**Source material**
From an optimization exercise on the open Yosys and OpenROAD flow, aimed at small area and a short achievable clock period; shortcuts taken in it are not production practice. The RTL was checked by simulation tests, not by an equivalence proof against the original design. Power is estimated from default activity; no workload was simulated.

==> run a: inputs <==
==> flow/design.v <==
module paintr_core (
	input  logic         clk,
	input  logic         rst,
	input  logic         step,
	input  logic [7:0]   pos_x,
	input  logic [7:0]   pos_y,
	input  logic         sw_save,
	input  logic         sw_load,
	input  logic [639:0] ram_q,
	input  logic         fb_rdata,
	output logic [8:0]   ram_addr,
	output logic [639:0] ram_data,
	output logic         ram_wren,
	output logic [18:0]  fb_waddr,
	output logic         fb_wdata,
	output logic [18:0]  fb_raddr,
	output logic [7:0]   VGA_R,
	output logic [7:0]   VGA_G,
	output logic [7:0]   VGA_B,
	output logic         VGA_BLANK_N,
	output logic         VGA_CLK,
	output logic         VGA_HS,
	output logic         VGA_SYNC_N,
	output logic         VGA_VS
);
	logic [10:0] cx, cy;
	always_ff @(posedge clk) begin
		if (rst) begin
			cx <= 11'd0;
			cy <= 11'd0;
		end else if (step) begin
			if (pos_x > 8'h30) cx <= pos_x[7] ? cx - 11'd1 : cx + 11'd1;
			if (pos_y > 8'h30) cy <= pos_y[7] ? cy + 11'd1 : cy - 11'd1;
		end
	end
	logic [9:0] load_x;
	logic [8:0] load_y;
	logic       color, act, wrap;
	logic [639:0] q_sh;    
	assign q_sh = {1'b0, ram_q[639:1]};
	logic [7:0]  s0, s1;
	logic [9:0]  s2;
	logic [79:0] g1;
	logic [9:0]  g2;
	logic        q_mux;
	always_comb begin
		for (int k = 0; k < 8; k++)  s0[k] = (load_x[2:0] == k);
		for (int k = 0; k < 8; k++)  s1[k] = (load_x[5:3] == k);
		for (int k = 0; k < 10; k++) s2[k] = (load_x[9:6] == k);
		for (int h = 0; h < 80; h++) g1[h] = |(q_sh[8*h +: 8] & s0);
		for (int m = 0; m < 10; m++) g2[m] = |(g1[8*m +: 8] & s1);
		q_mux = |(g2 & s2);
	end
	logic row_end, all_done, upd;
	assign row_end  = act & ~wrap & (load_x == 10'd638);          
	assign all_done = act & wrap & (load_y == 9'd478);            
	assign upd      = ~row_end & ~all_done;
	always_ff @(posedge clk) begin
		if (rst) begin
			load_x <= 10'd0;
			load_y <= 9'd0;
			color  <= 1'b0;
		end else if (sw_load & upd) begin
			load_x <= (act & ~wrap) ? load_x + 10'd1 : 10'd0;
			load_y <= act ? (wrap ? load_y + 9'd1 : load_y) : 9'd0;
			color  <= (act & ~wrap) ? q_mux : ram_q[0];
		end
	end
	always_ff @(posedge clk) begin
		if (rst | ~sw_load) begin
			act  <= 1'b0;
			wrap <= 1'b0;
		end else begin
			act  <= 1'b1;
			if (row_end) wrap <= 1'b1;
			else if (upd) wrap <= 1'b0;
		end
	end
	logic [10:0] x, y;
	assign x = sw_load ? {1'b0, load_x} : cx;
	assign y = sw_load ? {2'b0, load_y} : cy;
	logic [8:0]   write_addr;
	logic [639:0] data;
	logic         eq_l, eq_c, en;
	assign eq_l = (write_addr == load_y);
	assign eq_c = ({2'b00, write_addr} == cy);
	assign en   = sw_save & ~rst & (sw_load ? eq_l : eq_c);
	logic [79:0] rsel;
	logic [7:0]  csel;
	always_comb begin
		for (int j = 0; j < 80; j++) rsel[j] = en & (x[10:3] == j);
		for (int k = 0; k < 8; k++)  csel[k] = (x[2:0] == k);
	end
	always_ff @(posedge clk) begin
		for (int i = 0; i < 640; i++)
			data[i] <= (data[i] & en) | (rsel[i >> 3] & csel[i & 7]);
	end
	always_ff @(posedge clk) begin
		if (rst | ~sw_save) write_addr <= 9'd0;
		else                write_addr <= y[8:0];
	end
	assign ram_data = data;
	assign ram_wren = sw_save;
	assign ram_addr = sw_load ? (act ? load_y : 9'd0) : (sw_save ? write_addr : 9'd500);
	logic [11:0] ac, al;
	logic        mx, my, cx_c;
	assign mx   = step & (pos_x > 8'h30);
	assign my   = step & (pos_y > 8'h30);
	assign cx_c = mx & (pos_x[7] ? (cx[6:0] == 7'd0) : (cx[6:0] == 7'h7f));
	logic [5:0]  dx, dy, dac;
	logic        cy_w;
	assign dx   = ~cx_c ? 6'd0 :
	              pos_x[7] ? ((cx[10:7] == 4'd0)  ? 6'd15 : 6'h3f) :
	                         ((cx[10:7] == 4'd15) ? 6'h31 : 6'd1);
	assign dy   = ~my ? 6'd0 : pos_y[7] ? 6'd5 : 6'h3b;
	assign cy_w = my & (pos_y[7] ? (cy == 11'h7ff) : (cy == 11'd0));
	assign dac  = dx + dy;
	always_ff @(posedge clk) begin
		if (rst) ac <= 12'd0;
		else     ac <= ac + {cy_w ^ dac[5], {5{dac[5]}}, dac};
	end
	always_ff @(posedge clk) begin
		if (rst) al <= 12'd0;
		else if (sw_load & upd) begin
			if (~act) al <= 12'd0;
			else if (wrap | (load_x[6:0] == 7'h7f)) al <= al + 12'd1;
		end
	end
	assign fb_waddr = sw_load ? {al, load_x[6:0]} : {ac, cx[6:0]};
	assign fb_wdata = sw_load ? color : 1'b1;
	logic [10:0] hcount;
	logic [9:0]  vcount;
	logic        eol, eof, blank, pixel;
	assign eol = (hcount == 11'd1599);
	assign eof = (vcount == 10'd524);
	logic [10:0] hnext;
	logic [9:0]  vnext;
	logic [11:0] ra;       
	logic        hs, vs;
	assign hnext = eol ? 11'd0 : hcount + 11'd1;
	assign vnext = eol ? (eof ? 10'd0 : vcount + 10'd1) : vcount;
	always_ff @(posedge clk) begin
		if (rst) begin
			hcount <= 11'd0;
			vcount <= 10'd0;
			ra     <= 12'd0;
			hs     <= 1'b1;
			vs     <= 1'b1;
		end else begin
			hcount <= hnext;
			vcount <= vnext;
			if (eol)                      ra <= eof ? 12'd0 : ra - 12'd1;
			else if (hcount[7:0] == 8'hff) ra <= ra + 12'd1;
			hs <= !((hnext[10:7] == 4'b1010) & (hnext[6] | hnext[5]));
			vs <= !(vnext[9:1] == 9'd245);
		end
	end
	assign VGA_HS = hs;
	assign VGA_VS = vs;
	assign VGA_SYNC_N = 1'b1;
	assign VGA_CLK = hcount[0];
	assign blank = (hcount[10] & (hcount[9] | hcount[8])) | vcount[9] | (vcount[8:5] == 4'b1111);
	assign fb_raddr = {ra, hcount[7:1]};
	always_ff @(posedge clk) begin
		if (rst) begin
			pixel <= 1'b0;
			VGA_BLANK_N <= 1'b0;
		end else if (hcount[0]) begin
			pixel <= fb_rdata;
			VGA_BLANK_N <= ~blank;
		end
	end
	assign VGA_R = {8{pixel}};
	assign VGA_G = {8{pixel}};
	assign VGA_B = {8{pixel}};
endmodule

--

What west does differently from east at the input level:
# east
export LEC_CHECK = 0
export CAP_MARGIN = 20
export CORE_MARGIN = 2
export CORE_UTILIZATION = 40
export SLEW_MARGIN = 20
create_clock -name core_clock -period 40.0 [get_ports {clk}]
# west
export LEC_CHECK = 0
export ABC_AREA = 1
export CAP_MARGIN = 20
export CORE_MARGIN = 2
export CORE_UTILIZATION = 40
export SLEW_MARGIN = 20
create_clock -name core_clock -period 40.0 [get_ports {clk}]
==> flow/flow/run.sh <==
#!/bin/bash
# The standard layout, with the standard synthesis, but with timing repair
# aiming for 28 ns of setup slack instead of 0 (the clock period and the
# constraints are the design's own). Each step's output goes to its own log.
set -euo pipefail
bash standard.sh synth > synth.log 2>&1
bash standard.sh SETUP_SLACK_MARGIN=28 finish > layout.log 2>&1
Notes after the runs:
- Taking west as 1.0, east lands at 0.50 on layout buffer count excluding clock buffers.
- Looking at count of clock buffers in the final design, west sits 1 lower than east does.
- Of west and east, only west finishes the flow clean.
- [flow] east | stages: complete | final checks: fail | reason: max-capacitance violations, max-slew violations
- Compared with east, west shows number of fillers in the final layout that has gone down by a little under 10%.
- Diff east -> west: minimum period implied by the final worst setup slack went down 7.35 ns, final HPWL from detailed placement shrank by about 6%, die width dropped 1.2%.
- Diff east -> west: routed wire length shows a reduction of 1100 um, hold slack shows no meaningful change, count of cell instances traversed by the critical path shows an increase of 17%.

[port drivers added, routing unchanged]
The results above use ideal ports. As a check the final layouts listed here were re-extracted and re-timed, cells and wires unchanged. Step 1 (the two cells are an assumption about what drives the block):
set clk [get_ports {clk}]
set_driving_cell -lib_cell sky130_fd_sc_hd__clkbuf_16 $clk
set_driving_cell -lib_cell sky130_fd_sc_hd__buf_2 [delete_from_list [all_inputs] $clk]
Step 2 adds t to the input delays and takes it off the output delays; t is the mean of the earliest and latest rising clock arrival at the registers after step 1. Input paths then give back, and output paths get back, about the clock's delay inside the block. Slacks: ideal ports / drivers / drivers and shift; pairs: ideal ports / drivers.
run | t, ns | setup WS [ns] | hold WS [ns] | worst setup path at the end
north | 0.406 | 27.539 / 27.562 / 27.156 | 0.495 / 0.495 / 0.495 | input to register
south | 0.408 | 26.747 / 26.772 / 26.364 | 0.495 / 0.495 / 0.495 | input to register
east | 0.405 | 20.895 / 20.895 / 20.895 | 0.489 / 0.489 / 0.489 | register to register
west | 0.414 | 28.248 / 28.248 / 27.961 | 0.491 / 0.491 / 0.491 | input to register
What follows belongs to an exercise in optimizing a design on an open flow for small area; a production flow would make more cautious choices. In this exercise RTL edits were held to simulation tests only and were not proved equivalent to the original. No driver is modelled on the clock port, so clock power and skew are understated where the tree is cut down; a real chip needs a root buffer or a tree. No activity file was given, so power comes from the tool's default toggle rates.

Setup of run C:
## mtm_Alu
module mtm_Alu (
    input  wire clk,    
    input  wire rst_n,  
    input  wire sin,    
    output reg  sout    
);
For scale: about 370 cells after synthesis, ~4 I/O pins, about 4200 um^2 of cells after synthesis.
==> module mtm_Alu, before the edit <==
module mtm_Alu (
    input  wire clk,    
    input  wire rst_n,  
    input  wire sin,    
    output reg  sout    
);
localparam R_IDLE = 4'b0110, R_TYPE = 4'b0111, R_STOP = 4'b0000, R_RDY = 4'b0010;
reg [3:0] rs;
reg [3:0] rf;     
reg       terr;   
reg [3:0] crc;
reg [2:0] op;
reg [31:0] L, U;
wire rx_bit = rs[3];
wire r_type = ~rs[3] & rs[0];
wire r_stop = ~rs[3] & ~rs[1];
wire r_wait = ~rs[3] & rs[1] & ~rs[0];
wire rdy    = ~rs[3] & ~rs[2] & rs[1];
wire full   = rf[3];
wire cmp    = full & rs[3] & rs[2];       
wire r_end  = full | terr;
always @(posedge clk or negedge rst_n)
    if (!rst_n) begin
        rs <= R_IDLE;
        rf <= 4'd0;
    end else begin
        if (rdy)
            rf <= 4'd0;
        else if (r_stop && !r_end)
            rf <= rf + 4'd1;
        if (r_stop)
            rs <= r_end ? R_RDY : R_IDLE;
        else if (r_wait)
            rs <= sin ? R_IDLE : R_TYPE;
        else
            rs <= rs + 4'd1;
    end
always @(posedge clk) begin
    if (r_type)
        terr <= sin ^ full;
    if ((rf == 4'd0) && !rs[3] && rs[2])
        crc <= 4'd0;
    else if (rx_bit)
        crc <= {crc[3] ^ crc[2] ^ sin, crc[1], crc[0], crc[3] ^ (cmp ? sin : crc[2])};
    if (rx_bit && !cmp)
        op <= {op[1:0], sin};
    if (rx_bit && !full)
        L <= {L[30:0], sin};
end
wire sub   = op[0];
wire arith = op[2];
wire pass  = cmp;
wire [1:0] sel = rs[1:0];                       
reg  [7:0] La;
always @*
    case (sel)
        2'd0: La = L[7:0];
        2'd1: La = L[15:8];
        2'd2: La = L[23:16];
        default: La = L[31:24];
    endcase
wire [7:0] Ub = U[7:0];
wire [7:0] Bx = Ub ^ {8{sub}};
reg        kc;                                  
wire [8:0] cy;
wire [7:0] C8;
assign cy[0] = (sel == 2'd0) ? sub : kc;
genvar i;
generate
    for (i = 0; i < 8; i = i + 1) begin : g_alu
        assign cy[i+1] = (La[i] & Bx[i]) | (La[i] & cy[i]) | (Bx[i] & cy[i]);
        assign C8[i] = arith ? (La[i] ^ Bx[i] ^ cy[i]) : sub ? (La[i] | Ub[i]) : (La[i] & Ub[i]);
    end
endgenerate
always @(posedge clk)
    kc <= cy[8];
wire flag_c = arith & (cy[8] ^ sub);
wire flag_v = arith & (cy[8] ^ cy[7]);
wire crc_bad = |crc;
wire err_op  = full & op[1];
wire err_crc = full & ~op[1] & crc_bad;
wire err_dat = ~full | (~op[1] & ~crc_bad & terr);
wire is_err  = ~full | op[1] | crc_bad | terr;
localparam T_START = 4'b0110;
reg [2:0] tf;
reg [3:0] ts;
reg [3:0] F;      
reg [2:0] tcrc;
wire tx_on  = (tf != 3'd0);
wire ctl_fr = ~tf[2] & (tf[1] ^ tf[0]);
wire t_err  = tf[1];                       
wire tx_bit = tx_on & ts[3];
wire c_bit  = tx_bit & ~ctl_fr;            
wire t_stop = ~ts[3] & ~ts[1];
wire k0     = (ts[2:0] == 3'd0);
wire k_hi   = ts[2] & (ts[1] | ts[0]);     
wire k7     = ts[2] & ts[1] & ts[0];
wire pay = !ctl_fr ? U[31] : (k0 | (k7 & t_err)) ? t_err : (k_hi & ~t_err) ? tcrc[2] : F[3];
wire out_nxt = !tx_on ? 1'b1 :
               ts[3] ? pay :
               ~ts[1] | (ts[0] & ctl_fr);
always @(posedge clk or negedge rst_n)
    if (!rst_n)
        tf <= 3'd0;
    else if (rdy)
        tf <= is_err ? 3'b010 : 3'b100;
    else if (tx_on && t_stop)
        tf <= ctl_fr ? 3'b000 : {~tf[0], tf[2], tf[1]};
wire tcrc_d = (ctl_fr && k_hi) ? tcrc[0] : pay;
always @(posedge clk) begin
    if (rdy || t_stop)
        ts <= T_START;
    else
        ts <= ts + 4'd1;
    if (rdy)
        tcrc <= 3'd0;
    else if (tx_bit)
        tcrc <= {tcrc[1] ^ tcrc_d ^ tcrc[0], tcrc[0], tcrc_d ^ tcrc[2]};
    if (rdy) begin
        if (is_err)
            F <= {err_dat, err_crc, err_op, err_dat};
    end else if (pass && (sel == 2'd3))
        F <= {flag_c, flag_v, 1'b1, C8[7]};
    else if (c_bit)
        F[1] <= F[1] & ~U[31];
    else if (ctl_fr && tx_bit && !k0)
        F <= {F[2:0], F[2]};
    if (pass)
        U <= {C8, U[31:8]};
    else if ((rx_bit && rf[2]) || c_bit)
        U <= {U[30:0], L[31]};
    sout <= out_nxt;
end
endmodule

--

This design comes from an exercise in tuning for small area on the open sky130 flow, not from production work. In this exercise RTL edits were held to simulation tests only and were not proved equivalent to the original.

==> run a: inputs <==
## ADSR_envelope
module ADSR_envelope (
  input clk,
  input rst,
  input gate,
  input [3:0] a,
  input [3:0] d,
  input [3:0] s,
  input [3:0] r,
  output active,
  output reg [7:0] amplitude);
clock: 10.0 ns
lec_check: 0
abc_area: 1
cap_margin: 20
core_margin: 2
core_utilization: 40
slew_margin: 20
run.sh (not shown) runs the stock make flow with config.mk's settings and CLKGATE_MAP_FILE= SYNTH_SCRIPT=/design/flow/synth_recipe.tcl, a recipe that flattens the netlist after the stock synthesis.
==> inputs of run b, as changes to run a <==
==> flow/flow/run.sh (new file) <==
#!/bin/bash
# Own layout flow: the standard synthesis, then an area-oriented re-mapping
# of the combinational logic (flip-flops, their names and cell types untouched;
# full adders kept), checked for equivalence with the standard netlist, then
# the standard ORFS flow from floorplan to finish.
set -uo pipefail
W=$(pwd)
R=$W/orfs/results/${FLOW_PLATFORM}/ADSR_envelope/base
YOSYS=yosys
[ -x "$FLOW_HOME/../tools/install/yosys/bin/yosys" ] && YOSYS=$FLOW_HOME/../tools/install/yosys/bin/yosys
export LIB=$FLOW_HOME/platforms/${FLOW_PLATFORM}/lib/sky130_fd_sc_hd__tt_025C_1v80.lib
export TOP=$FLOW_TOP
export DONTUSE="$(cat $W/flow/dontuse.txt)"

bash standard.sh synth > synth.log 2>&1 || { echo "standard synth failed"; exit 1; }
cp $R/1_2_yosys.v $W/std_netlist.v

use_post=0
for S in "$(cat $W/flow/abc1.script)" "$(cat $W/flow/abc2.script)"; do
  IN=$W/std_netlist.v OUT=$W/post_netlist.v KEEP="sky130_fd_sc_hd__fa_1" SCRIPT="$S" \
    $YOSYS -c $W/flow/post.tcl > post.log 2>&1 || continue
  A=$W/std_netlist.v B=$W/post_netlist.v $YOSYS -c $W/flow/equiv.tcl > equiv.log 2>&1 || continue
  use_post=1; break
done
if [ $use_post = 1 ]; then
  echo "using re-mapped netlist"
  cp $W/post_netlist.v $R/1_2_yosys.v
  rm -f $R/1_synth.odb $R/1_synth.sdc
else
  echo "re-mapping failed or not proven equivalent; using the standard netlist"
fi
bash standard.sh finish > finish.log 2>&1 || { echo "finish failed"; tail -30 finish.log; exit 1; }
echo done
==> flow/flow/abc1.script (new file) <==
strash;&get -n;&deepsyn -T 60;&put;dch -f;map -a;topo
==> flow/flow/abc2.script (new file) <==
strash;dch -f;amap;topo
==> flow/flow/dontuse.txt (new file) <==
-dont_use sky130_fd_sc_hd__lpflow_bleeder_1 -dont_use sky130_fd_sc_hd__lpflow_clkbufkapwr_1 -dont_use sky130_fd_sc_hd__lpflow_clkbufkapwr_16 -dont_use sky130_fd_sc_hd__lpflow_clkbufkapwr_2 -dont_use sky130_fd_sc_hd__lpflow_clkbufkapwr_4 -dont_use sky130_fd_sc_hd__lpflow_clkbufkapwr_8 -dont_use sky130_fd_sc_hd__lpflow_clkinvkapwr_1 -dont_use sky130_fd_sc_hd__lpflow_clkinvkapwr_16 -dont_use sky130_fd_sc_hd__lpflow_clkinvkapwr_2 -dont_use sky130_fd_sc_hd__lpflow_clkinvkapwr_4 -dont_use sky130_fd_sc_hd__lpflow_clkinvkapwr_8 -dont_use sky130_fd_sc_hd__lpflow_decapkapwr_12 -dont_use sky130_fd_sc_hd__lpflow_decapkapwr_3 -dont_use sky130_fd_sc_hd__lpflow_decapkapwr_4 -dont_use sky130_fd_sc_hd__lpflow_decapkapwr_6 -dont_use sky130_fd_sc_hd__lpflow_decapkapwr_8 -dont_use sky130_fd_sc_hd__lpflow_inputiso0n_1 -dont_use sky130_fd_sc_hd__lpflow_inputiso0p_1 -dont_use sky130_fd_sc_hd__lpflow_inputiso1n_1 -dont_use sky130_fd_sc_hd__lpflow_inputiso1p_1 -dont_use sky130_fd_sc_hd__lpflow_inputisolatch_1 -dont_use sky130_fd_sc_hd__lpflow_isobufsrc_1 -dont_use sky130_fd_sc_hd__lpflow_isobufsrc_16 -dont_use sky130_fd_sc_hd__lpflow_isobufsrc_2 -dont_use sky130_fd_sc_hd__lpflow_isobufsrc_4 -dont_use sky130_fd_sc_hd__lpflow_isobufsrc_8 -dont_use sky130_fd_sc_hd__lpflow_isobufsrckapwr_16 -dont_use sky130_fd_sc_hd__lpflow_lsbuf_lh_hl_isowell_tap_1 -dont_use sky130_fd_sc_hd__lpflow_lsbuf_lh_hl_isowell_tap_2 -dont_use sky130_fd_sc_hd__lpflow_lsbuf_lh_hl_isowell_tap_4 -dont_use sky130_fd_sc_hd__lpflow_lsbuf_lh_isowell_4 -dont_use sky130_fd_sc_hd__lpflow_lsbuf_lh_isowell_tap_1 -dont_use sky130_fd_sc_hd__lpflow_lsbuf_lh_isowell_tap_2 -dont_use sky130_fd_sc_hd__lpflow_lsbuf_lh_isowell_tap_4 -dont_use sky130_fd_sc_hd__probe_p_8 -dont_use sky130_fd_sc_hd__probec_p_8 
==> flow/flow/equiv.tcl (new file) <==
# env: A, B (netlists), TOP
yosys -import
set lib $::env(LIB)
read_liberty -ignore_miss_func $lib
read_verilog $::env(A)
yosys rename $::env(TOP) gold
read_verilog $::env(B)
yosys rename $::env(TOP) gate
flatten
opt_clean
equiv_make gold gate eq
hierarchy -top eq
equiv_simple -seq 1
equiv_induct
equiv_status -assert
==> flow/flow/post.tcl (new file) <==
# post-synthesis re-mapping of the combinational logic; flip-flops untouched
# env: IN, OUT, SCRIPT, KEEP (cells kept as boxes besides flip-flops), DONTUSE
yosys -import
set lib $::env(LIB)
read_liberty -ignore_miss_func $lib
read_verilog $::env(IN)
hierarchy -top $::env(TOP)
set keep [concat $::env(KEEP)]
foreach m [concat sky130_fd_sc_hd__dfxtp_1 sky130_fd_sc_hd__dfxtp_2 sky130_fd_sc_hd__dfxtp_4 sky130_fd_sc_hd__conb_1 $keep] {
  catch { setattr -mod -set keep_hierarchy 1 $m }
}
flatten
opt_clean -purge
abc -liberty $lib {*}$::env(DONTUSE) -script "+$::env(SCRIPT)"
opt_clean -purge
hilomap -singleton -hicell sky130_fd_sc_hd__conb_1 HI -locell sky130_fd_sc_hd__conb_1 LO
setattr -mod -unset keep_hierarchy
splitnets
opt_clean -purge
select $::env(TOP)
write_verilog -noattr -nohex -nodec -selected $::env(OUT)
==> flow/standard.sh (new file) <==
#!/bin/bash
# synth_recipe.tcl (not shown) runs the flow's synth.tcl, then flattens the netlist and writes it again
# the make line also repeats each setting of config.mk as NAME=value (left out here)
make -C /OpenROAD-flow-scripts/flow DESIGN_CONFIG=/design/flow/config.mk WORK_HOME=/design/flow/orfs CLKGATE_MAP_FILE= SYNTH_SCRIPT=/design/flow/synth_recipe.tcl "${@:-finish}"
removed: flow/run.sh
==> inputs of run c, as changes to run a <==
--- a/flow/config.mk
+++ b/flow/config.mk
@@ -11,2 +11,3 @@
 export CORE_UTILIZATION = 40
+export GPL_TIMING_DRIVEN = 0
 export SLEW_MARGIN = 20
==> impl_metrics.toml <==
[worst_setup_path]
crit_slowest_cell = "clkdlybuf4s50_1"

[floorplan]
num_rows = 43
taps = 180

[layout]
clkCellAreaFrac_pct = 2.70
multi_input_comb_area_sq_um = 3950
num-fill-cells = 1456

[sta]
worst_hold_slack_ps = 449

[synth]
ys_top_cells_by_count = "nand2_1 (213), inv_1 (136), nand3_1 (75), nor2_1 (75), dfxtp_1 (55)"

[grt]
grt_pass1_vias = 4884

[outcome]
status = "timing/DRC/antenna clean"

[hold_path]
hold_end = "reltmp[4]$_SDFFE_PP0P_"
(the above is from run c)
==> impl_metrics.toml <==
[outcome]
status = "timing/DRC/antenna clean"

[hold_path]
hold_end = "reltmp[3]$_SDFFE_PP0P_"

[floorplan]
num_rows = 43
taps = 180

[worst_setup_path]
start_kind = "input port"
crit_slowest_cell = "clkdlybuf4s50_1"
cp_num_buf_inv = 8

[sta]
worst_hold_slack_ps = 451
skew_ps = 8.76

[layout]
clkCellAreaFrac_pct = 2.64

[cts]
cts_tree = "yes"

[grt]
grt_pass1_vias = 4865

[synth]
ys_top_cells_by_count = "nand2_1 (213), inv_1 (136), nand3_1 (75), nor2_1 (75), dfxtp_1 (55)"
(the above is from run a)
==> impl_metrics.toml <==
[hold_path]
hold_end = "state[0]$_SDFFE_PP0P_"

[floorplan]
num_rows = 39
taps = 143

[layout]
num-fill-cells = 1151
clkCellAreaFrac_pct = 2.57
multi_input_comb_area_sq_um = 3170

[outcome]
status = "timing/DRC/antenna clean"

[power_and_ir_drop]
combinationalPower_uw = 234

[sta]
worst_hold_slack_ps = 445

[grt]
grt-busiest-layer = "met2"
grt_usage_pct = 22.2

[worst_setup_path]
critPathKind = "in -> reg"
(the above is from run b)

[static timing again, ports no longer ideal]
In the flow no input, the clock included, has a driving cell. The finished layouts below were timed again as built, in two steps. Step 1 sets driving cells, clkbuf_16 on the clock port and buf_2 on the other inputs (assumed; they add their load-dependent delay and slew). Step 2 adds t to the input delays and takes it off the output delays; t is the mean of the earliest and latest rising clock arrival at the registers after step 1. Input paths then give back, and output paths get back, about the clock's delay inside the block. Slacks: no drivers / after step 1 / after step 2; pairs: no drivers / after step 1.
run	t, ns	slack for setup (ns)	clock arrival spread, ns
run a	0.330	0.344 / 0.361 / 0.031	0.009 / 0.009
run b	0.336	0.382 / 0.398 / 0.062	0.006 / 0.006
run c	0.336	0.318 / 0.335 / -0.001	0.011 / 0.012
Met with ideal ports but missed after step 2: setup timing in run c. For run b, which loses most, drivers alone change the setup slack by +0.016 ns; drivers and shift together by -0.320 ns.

**Exercise aim**
Of all the lines above, tally those with the word "buffers". Write the total only.

**Your response**
2